El medio en que está inmersa Laura y el niño renombrado Fidel por ella misma, es el de las desigualdades sociales. El entorno, el consumo capitalista de la clase media-alta en la vida moderna bogotana. Esto se advierte por la inclinación narrativa a crear inventarios de consumo y espacios habituales de marcas comerciales reconocibles. Estas huellas crean conexiones con zonas urbanas y prácticas sociales. La inserción de discursos callejeros y el informe del instituto de adopciones hace poroso el estilo directo. Sitúa al narrador en una perspectiva notarial que certifica y descertifica la narración, provoca un tono irónico y distanciado y cuestiona el nivel de realidad de la historia.
Los límites entre vivencia y alucinación se difuminan en Los niños, lo que crea una atmósfera de narración siniestra o propia del gótico que da un giro del realismo a lo sobrenatural y que supondría que la historia es producto de una alucinación de la protagonista.
Es inquietante el tono y el efecto en esta novela de Carolina Sanín.
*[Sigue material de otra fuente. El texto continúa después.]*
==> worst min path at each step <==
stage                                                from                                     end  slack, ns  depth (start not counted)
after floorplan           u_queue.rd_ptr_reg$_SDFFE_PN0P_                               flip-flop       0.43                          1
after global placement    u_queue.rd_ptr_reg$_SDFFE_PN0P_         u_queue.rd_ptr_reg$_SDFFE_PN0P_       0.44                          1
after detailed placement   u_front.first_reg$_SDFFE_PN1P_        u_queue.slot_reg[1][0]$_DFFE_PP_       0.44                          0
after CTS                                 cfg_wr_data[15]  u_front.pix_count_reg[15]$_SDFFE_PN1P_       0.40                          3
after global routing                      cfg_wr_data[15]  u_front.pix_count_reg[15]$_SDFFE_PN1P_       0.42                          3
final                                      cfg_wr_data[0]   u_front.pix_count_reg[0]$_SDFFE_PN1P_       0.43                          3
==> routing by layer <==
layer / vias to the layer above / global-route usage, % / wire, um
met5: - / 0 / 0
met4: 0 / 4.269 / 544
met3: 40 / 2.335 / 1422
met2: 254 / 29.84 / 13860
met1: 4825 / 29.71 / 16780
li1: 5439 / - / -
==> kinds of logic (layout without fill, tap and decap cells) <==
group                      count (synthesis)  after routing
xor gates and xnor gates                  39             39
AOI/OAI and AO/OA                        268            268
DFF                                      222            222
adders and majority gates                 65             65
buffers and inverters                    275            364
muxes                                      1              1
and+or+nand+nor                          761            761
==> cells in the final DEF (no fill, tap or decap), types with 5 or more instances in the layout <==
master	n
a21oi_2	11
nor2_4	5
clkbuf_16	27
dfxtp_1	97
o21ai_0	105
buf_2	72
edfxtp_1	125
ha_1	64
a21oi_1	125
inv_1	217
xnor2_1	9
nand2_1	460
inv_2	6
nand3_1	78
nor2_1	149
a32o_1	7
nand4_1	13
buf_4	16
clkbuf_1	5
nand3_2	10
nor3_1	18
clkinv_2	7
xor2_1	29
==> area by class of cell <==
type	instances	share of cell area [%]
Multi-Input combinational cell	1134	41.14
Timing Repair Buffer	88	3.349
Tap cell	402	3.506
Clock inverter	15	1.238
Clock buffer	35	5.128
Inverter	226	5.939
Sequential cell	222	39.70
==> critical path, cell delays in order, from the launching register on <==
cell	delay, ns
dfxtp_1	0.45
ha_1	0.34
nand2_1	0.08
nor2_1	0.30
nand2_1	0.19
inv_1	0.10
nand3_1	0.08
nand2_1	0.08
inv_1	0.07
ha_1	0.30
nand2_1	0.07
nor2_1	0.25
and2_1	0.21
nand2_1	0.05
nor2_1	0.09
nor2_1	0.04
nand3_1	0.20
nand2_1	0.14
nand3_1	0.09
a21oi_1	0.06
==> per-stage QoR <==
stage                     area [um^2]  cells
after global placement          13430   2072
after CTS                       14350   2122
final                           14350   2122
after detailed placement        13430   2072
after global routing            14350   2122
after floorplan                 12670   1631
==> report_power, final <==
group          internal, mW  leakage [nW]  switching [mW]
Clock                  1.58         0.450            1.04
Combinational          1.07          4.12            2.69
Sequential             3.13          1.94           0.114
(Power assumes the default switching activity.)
[src/hw/rtl/mt19937_random_word_source_core_macros.svh]
// Assertion macros used by the random word source core.
`ifndef MT19937_RANDOM_WORD_SOURCE_CORE_MACROS_SVH
`define MT19937_RANDOM_WORD_SOURCE_CORE_MACROS_SVH

// Consequent checked in the same cycle as the antecedent.
`define MTRWS_ASSERT_NOW(label, clk, rst_n, ante, cons, msg) \
    label: assert property (@(posedge clk) disable iff (!rst_n) (ante) |-> (cons)) \
        else $error(msg);

// Consequent checked in the cycle after the antecedent.
`define MTRWS_ASSERT_NEXT(label, clk, rst_n, ante, cons, msg) \
    label: assert property (@(posedge clk) disable iff (!rst_n) (ante) |=> (cons)) \
        else $error(msg);

`endif

[src/hw/rtl/mtrws_pkg.sv]
// Shared types and constants of the MT19937 random word source.
package mtrws_pkg;

    localparam int unsigned TABLE_WORDS = 624;
    localparam int unsigned TAP_OFFSET  = 397;
    localparam int unsigned ADDR_W      = $clog2(TABLE_WORDS);
    localparam int unsigned COUNT_W     = 48;

    typedef logic [ADDR_W-1:0]  t_addr;
    typedef logic [ADDR_W:0]    t_addr_sum;
    typedef logic [31:0]        t_word;
    typedef logic [COUNT_W-1:0] t_count;

    localparam t_addr LAST_ADDR = t_addr'(TABLE_WORDS - 1);

    localparam t_word TWIST_XOR     = 32'h9908_b0df;
    localparam t_word TOP_BIT_MASK  = 32'h8000_0000;
    localparam t_word LOW_BITS_MASK = 32'h7fff_ffff;
    localparam t_word TEMPER_B      = 32'h9d2c_5680;
    localparam t_word TEMPER_C      = 32'hefc6_0000;
    localparam t_word INIT_MULT     = 32'd1812433253;
    localparam t_word MIX_MULT_1    = 32'd1664525;
    localparam t_word MIX_MULT_2    = 32'd1566083941;
    localparam t_word INIT_SEED     = 32'd19650218;

    localparam t_count COUNT_MAX = '1;

    // One table access per cycle: a write and the first read port.
    typedef struct packed {
        logic  we;
        t_addr waddr;
        t_word wdata;
        t_addr raddr;
    } t_mem_req;

endpackage
--- src/hw/rtl/bqsg_pkg.sv ---
// Shared types, widths and constants of the biquad low-pass with smoothed gain.
// Used by the controller, the datapath, the top level and the port checker.
// Depends on nothing.
`default_nettype none

package bqsg_pkg;

  localparam int SAMPLE_W     = 24;
  localparam int COEF_W       = 26;
  localparam int GAIN_W       = 24;
  localparam int CHAN_W       = 3;
  localparam int CFG_IDX_W    = 3;
  localparam int CFG_DATA_W   = 26;
  localparam int CHANNELS_DEF = 8;

  // Smoothing factor 0.002 in Q0.24, rounded.
  localparam int SMOOTH_K     = 33554;
  // Unity gain in Q1.23; also the reset value of every channel's gain.
  localparam int GAIN_UNITY   = 8388608;
  // Coefficient b0 resets to 1.0 in Q3.22.
  localparam int COEF_ONE     = 4194304;

  // Configuration register indexes.
  localparam logic [CFG_IDX_W-1:0] REG_EFFECT_ON   = 3'd0;
  localparam logic [CFG_IDX_W-1:0] REG_COEF_B0     = 3'd1;
  localparam logic [CFG_IDX_W-1:0] REG_COEF_B1     = 3'd2;
  localparam logic [CFG_IDX_W-1:0] REG_COEF_B2     = 3'd3;
  localparam logic [CFG_IDX_W-1:0] REG_COEF_A1     = 3'd4;
  localparam logic [CFG_IDX_W-1:0] REG_COEF_A2     = 3'd5;
  localparam logic [CFG_IDX_W-1:0] REG_TARGET_GAIN = 3'd6;

  typedef enum logic [3:0] {
    S_IDLE,
    S_MAC0,
    S_MAC1,
    S_MAC2,
    S_MAC3,
    S_MAC4,
    S_GSTEP,
    S_ROUND,
    S_SCALE,
    S_FIN
  } state_t;

  // Operand pair presented to the shared multiplier.
  typedef enum logic [2:0] {
    MS_B0X,
    MS_B1X1,
    MS_B2X2,
    MS_A1Y1,
    MS_A2Y2,
    MS_GSTEP,
    MS_SCALE
  } mul_sel_t;

  typedef enum logic [1:0] {
    ACC_HOLD,
    ACC_LOAD,
    ACC_ADD,
    ACC_SUB
  } acc_op_t;

  typedef struct packed {
    logic     in_load;
    logic     mul_en;
    mul_sel_t mul_sel;
    acc_op_t  acc_op;
    logic     round_en;
    logic     state_wr;
    logic     out_load;
  } cmd_t;

  typedef struct packed {
    logic bypass;
  } status_t;

endpackage

`default_nettype wire

--- src/hw/rtl/bqsg_ctrl.sv ---
// Sequencer of the biquad with smoothed gain: steps one word through the
// shared multiplier and owns the handshake state. Depends on bqsg_pkg.
`default_nettype none

module bqsg_ctrl (
  input  wire logic              clk,
  input  wire logic              rst_n,
  input  wire logic              in_tvalid,
  output logic                   in_tready,
  output logic                   out_tvalid,
  input  wire logic              out_tready,
  input  wire bqsg_pkg::status_t status,
  output bqsg_pkg::cmd_t         cmd
);

  bqsg_pkg::state_t state_r, state_nxt;
  logic             out_valid_r, out_valid_nxt;
  logic             out_free;

  assign out_free   = !out_valid_r || out_tready;
  assign in_tready  = (state_r == bqsg_pkg::S_IDLE);
  assign out_tvalid = out_valid_r;

  always_comb begin
    state_nxt = state_r;
    unique case (state_r)
      bqsg_pkg::S_IDLE:  if (in_tvalid) state_nxt = bqsg_pkg::S_MAC0;
      bqsg_pkg::S_MAC0:  state_nxt = status.bypass ? bqsg_pkg::S_FIN : bqsg_pkg::S_MAC1;
      bqsg_pkg::S_MAC1:  state_nxt = bqsg_pkg::S_MAC2;
      bqsg_pkg::S_MAC2:  state_nxt = bqsg_pkg::S_MAC3;
      bqsg_pkg::S_MAC3:  state_nxt = bqsg_pkg::S_MAC4;
      bqsg_pkg::S_MAC4:  state_nxt = bqsg_pkg::S_GSTEP;
      bqsg_pkg::S_GSTEP: state_nxt = bqsg_pkg::S_ROUND;
      bqsg_pkg::S_ROUND: state_nxt = bqsg_pkg::S_SCALE;
      bqsg_pkg::S_SCALE: state_nxt = bqsg_pkg::S_FIN;
      bqsg_pkg::S_FIN:   if (out_free) state_nxt = bqsg_pkg::S_IDLE;
      default:           state_nxt = bqsg_pkg::S_IDLE;
    endcase
  end

  always_comb begin
    cmd          = '0;
    cmd.mul_sel  = bqsg_pkg::MS_B0X;
    cmd.acc_op   = bqsg_pkg::ACC_HOLD;
    unique case (state_r)
      bqsg_pkg::S_IDLE: cmd.in_load = in_tvalid;
      bqsg_pkg::S_MAC0: begin
        cmd.mul_en  = 1'b1;
        cmd.mul_sel = bqsg_pkg::MS_B0X;
      end
      bqsg_pkg::S_MAC1: begin
        cmd.mul_en  = 1'b1;
        cmd.mul_sel = bqsg_pkg::MS_B1X1;
        cmd.acc_op  = bqsg_pkg::ACC_LOAD;
      end
      bqsg_pkg::S_MAC2: begin
        cmd.mul_en  = 1'b1;
        cmd.mul_sel = bqsg_pkg::MS_B2X2;
        cmd.acc_op  = bqsg_pkg::ACC_ADD;
      end
      bqsg_pkg::S_MAC3: begin
        cmd.mul_en  = 1'b1;
        cmd.mul_sel = bqsg_pkg::MS_A1Y1;
        cmd.acc_op  = bqsg_pkg::ACC_ADD;
      end
      bqsg_pkg::S_MAC4: begin
        cmd.mul_en  = 1'b1;
        cmd.mul_sel = bqsg_pkg::MS_A2Y2;
        cmd.acc_op  = bqsg_pkg::ACC_SUB;
      end
      bqsg_pkg::S_GSTEP: begin
        cmd.mul_en  = 1'b1;
        cmd.mul_sel = bqsg_pkg::MS_GSTEP;
        cmd.acc_op  = bqsg_pkg::ACC_SUB;
      end
      bqsg_pkg::S_ROUND: cmd.round_en = 1'b1;
      bqsg_pkg::S_SCALE: begin
        cmd.mul_en   = 1'b1;
        cmd.mul_sel  = bqsg_pkg::MS_SCALE;
        cmd.state_wr = 1'b1;
      end
      bqsg_pkg::S_FIN: cmd.out_load = out_free;
      default: ;
    endcase
  end

  always_comb begin
    if (cmd.out_load) begin
      out_valid_nxt = 1'b1;
    end else if (out_tready) begin
      out_valid_nxt = 1'b0;
    end else begin
      out_valid_nxt = out_valid_r;
    end
  end

  always_ff @(posedge clk) begin
    if (!rst_n) begin
      state_r     <= bqsg_pkg::S_IDLE;
      out_valid_r <= 1'b0;
    end else begin
      state_r     <= state_nxt;
      out_valid_r <= out_valid_nxt;
    end
  end

endmodule

`default_nettype wire

--- src/hw/rtl/bqsg_dp.sv ---
// Datapath of the biquad with smoothed gain: configuration registers, per-channel
// filter and gain state, one shared multiplier, accumulator and output register.
// Depends on bqsg_pkg; driven by bqsg_ctrl.
`default_nettype none

module bqsg_dp #(
  parameter int CHANNELS = bqsg_pkg::CHANNELS_DEF
) (
  input  wire logic                                clk,
  input  wire logic                                rst_n,
  input  wire logic                                cfg_we,
  input  wire logic [bqsg_pkg::CFG_IDX_W-1:0]      cfg_idx,
  input  wire logic [bqsg_pkg::CFG_DATA_W-1:0]     cfg_data,
  input  wire logic [bqsg_pkg::CHAN_W-1:0]         in_chan,
  input  wire logic [bqsg_pkg::SAMPLE_W-1:0]       in_sample,
  input  wire bqsg_pkg::cmd_t                      cmd,
  output bqsg_pkg::status_t                        status,
  output logic [bqsg_pkg::SAMPLE_W-1:0]            out_sample
);

  localparam int SW     = bqsg_pkg::SAMPLE_W;
  localparam int CW     = bqsg_pkg::COEF_W;
  localparam int GW     = bqsg_pkg::GAIN_W;
  localparam int MA_W   = CW;
  localparam int MB_W   = SW + 1;
  localparam int PROD_W = MA_W + MB_W;
  localparam int ACC_W  = PROD_W + 1;
  localparam int IDX_W  = (CHANNELS > 1) ? $clog2(CHANNELS) : 1;

  localparam logic signed [ACC_W-1:0]  SAT_HI  = ACC_W'((2 ** (SW - 1)) - 1);
  localparam logic signed [ACC_W-1:0]  SAT_LO  = ACC_W'(-(2 ** (SW - 1)));
  localparam logic signed [ACC_W-1:0]  RND_Y   = ACC_W'(2 ** 21);
  localparam logic signed [ACC_W-1:0]  RND_OUT = ACC_W'(2 ** 22);
  localparam logic signed [PROD_W-1:0] RND_G   = PROD_W'(2 ** 23);

  function automatic logic signed [SW-1:0] sat_smp(input logic signed [ACC_W-1:0] v);
    logic signed [SW-1:0] r;
    if (v > SAT_HI) begin
      r = SAT_HI[SW-1:0];
    end else if (v < SAT_LO) begin
      r = SAT_LO[SW-1:0];
    end else begin
      r = v[SW-1:0];
    end
    return r;
  endfunction

  // Configuration registers.
  logic                   effect_on_r;
  logic signed [CW-1:0]   coef_b0_r, coef_b1_r, coef_b2_r, coef_a1_r, coef_a2_r;
  logic        [GW-1:0]   target_gain_r;

  // Current word.
  logic signed [SW-1:0]                x_r;
  logic        [bqsg_pkg::CHAN_W-1:0]  chan_r;
  logic                                bypass_r;
  logic                                in_range;
  logic        [IDX_W-1:0]             idx;

  // Per-channel state.
  logic signed [SW-1:0] xd1_r [CHANNELS];
  logic signed [SW-1:0] xd2_r [CHANNELS];
  logic signed [SW-1:0] yd1_r [CHANNELS];
  logic signed [SW-1:0] yd2_r [CHANNELS];
  logic        [GW-1:0] gain_r [CHANNELS];

  logic signed [SW-1:0] xd1, xd2, yd1, yd2;
  logic        [GW-1:0] g_cur;

  // Arithmetic.
  logic signed [MA_W-1:0]   mul_a;
  logic signed [MB_W-1:0]   mul_b;
  logic signed [PROD_W-1:0] prod_r;
  logic signed [ACC_W-1:0]  acc_r;
  logic signed [GW:0]       gdiff;
  logic signed [ACC_W-1:0]  y_full;
  logic signed [PROD_W-1:0] g_step;
  logic signed [PROD_W-1:0] g_sum;
  logic signed [ACC_W-1:0]  o_full;
  logic signed [SW-1:0]     y_r;
  logic        [GW-1:0]     g_new_r;
  logic        [SW-1:0]     out_sample_r;

  assign in_range      = (32'(in_chan) < CHANNELS);
  assign idx           = IDX_W'(chan_r);
  assign status.bypass = bypass_r;
  assign out_sample    = out_sample_r;

  assign xd1   = xd1_r[idx];
  assign xd2   = xd2_r[idx];
  assign yd1   = yd1_r[idx];
  assign yd2   = yd2_r[idx];
  assign g_cur = gain_r[idx];

  always_ff @(posedge clk) begin
    if (!rst_n) begin
      effect_on_r   <= 1'b0;
      coef_b0_r     <= CW'(bqsg_pkg::COEF_ONE);
      coef_b1_r     <= '0;
      coef_b2_r     <= '0;
      coef_a1_r     <= '0;
      coef_a2_r     <= '0;
      target_gain_r <= GW'(bqsg_pkg::GAIN_UNITY);
    end else if (cfg_we) begin
      unique case (cfg_idx)
        bqsg_pkg::REG_EFFECT_ON:   effect_on_r   <= cfg_data[0];
        bqsg_pkg::REG_COEF_B0:     coef_b0_r     <= cfg_data[CW-1:0];
        bqsg_pkg::REG_COEF_B1:     coef_b1_r     <= cfg_data[CW-1:0];
        bqsg_pkg::REG_COEF_B2:     coef_b2_r     <= cfg_data[CW-1:0];
        bqsg_pkg::REG_COEF_A1:     coef_a1_r     <= cfg_data[CW-1:0];
        bqsg_pkg::REG_COEF_A2:     coef_a2_r     <= cfg_data[CW-1:0];
        bqsg_pkg::REG_TARGET_GAIN: target_gain_r <= cfg_data[GW-1:0];
        default: ;
      endcase
    end
  end

  always_ff @(posedge clk) begin
    if (!rst_n) begin
      bypass_r <= 1'b1;
    end else if (cmd.in_load) begin
      bypass_r <= !effect_on_r || !in_range;
    end
  end

  always_ff @(posedge clk) begin
    if (cmd.in_load) begin
      x_r    <= in_sample;
      chan_r <= in_chan;
    end
  end

  // Gain difference fits 25 bits signed; the target may sit above unity.
  assign gdiff = signed'({1'b0, target_gain_r}) - signed'({1'b0, g_cur});

  always_comb begin
    case (cmd.mul_sel)
      bqsg_pkg::MS_B0X: begin
        mul_a = coef_b0_r;
        mul_b = MB_W'(x_r);
      end
      bqsg_pkg::MS_B1X1: begin
        mul_a = coef_b1_r;
        mul_b = MB_W'(xd1);
      end
      bqsg_pkg::MS_B2X2: begin
        mul_a = coef_b2_r;
        mul_b = MB_W'(xd2);
      end
      bqsg_pkg::MS_A1Y1: begin
        mul_a = coef_a1_r;
        mul_b = MB_W'(yd1);
      end
      bqsg_pkg::MS_A2Y2: begin
        mul_a = coef_a2_r;
        mul_b = MB_W'(yd2);
      end
      bqsg_pkg::MS_GSTEP: begin
        mul_a = MA_W'(gdiff);
        mul_b = MB_W'(bqsg_pkg::SMOOTH_K);
      end
      bqsg_pkg::MS_SCALE: begin
        mul_a = MA_W'(y_r);
        mul_b = signed'({1'b0, g_new_r});
      end
      default: begin
        mul_a = '0;
        mul_b = '0;
      end
    endcase
  end

  always_ff @(posedge clk) begin
    if (cmd.mul_en) begin
      prod_r <= mul_a * mul_b;
    end
  end

  always_ff @(posedge clk) begin
    case (cmd.acc_op)
      bqsg_pkg::ACC_LOAD: acc_r <= ACC_W'(prod_r);
      bqsg_pkg::ACC_ADD:  acc_r <= acc_r + ACC_W'(prod_r);
      bqsg_pkg::ACC_SUB:  acc_r <= acc_r - ACC_W'(prod_r);
      default:            acc_r <= acc_r;
    endcase
  end

  // Filter output: Q.45 sum back to Q1.23 with round half up, then saturate.
  assign y_full = (acc_r + RND_Y) >>> 22;
  // Gain step: difference times 0.002, rounded; it never overshoots the target.
  assign g_step = (prod_r + RND_G) >>> 24;
  assign g_sum  = PROD_W'(signed'({1'b0, g_cur})) + g_step;
  // Output: filter output times gain, Q1.23 with round half up.
  assign o_full = (ACC_W'(prod_r) + RND_OUT) >>> 23;

  always_ff @(posedge clk) begin
    if (cmd.round_en) begin
      y_r     <= sat_smp(y_full);
      g_new_r <= g_sum[GW-1:0];
    end
  end

  always_ff @(posedge clk) begin
    if (!rst_n) begin
      for (int i = 0; i < CHANNELS; i++) begin
        xd1_r[i]  <= '0;
        xd2_r[i]  <= '0;
        yd1_r[i]  <= '0;
        yd2_r[i]  <= '0;
        gain_r[i] <= GW'(bqsg_pkg::GAIN_UNITY);
      end
    end else if (cmd.state_wr) begin
      xd2_r[idx]  <= xd1;
      xd1_r[idx]  <= x_r;
      yd2_r[idx]  <= yd1;
      yd1_r[idx]  <= y_r;
      gain_r[idx] <= g_new_r;
    end
  end

  always_ff @(posedge clk) begin
    if (cmd.out_load) begin
      out_sample_r <= bypass_r ? x_r : sat_smp(o_full);
    end
  end

endmodule

`default_nettype wire

--- src/hw/rtl/biquad_lowpass_smoothed_gain.sv ---
// Top level of the per-channel biquad low-pass with one-pole gain smoother.
// Instantiates bqsg_ctrl and bqsg_dp; depends on bqsg_pkg.
//
// Each input word carries one signed Q1.23 sample and its channel number. With
// effect_on set and the channel below CHANNELS, the sample runs through that
// channel's direct form I biquad (coefficients b0, b1, b2, a1, a2 in Q3.22, the
// a terms subtracted), the channel's gain moves toward target_gain by 0.002 of
// the difference, and the filter output times the new gain, saturated to 24
// bits, leaves as one output word. Otherwise the sample passes unchanged and no
// channel state moves. A filtered word steps through MAC0 to MAC4, GSTEP, ROUND,
// SCALE and FIN before the next word can be taken, a passed-through word through
// MAC0 and FIN; the steps come from the single shared 26 x 25 bit multiplier,
// which serves the five filter taps, the gain step and the output scaling in
// turn. The result sits in an output register, so the next word is accepted
// while a finished one still waits on out_tready. Configuration registers are
// written through cfg_we/cfg_idx/cfg_data and should only change while no word
// is in flight. Reset restores the configuration registers and clears every
// channel's delay line, with each channel's gain set to unity.
`default_nettype none

module biquad_lowpass_smoothed_gain #(
  parameter int CHANNELS = bqsg_pkg::CHANNELS_DEF
) (
  input  wire logic                              clk,
  input  wire logic                              rst_n,
  // Configuration write port.
  input  wire logic                              cfg_we,
  input  wire logic [bqsg_pkg::CFG_IDX_W-1:0]    cfg_idx,
  input  wire logic [bqsg_pkg::CFG_DATA_W-1:0]   cfg_data,
  // Input stream.
  input  wire logic                              in_tvalid,
  output logic                                   in_tready,
  input  wire logic [bqsg_pkg::SAMPLE_W-1:0]     in_tdata,   // [23:0] sample_in
  input  wire logic [bqsg_pkg::CHAN_W-1:0]       in_tuser,   // [2:0] chan
  // Output stream.
  output logic                                   out_tvalid,
  input  wire logic                              out_tready,
  output logic [bqsg_pkg::SAMPLE_W-1:0]          out_tdata   // [23:0] sample_out
);

  // Commands from the sequencer and status back from the datapath.
  bqsg_pkg::cmd_t    cmd;
  bqsg_pkg::status_t status;

  bqsg_ctrl u_ctrl (
    .clk        (clk),
    .rst_n      (rst_n),
    .in_tvalid  (in_tvalid),
    .in_tready  (in_tready),
    .out_tvalid (out_tvalid),
    .out_tready (out_tready),
    .status     (status),
    .cmd        (cmd)
  );

  bqsg_dp #(
    .CHANNELS (CHANNELS)
  ) u_dp (
    .clk        (clk),
    .rst_n      (rst_n),
    .cfg_we     (cfg_we),
    .cfg_idx    (cfg_idx),
    .cfg_data   (cfg_data),
    .in_chan    (in_tuser),
    .in_sample  (in_tdata),
    .cmd        (cmd),
    .status     (status),
    .out_sample (out_tdata)
  );

endmodule

`default_nettype wire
El catálogo de personajes anómalos que había ofrecido en Ponqué y otros relatos toma vuelo y desarrolla aquí una ruptura de arquetipos con un personaje sólido: Laura.
La historia plantea contradicciones en la conducta de todos: los funcionarios del estado, los imaginarios construidos de la maternidad, la necesidad de ataduras entre los seres, las rutinas burguesas, el análisis paranoico mental, la disociación entre relaciones humanas y soledad. El trasfondo clasista de la unión de dos extremos sociales y culturales por un puente arbitrario es acaso lo menos inqietante del lugar de enunciación del relato.
Hay mujeres sin hijos que empiezan a cuidar animales a determinada edad. Tal vez la motivación directa de esa conducta parezca una respuesta simbólica a la improbabilidad de tenerlos ya. El animal ata a la vida cotidiana. El efecto es el sustituto de una maternidad imaginaria que se queda siempre en la etapa infantil del desarrollo. Pero todo esto es especulación. ¿Notamos acaso la evolución de un perro, de un gato cuando todos queremos que se comporten para siempre como nuestros cachorros, es decir que infantilicen el ambiente en el cual vivimos? Quizá haya una respuesta en la relación extorsiva del humano nómada con el animal de compañía. La relación del cazador y sus perros es distinta a la que se establece entre el sedentario de una ciudad y los animales domésticos. En el segundo caso los animales aparecen como sustitución del afecto. En el primero, son solo una extensión de la letalidad del cuerpo. Unos se reúnen con otros en el mutualismo de la lucha por la vida, otros se reúnen apenas para eludir la soledad. La presencia del niño en la vida de esa mujer tiene la misma función de un animal doméstico. Entre estar sola y ser sola, Laura elige el tercer camino: domesticar otros seres. La relación que desarrolla Laura con respecto a Fidel se vuelve Pavloviana; más que conducta maternal improvisada, es una suerte de proyección estímulo-respuesta basada en la relación humano-animal que ya conoce con su perro, y donde el niño no reacciona de la manera que ella espera ante el estímulo que prodiga como madre putativa (obsequios, cuidados, atenciones, educación). ¿No es eso conductismo? Sin embargo hay en la narración un trasfondo más inquietante que la relación entre los personajes: la rebeldía del niño. ¿Proviene del rencor por el abandono o de su independencia intelectual? La transformación imprevisible en rebeldía o en odio por quien te protege es una muestra inicial de autonomía que se opone a todo conductismo.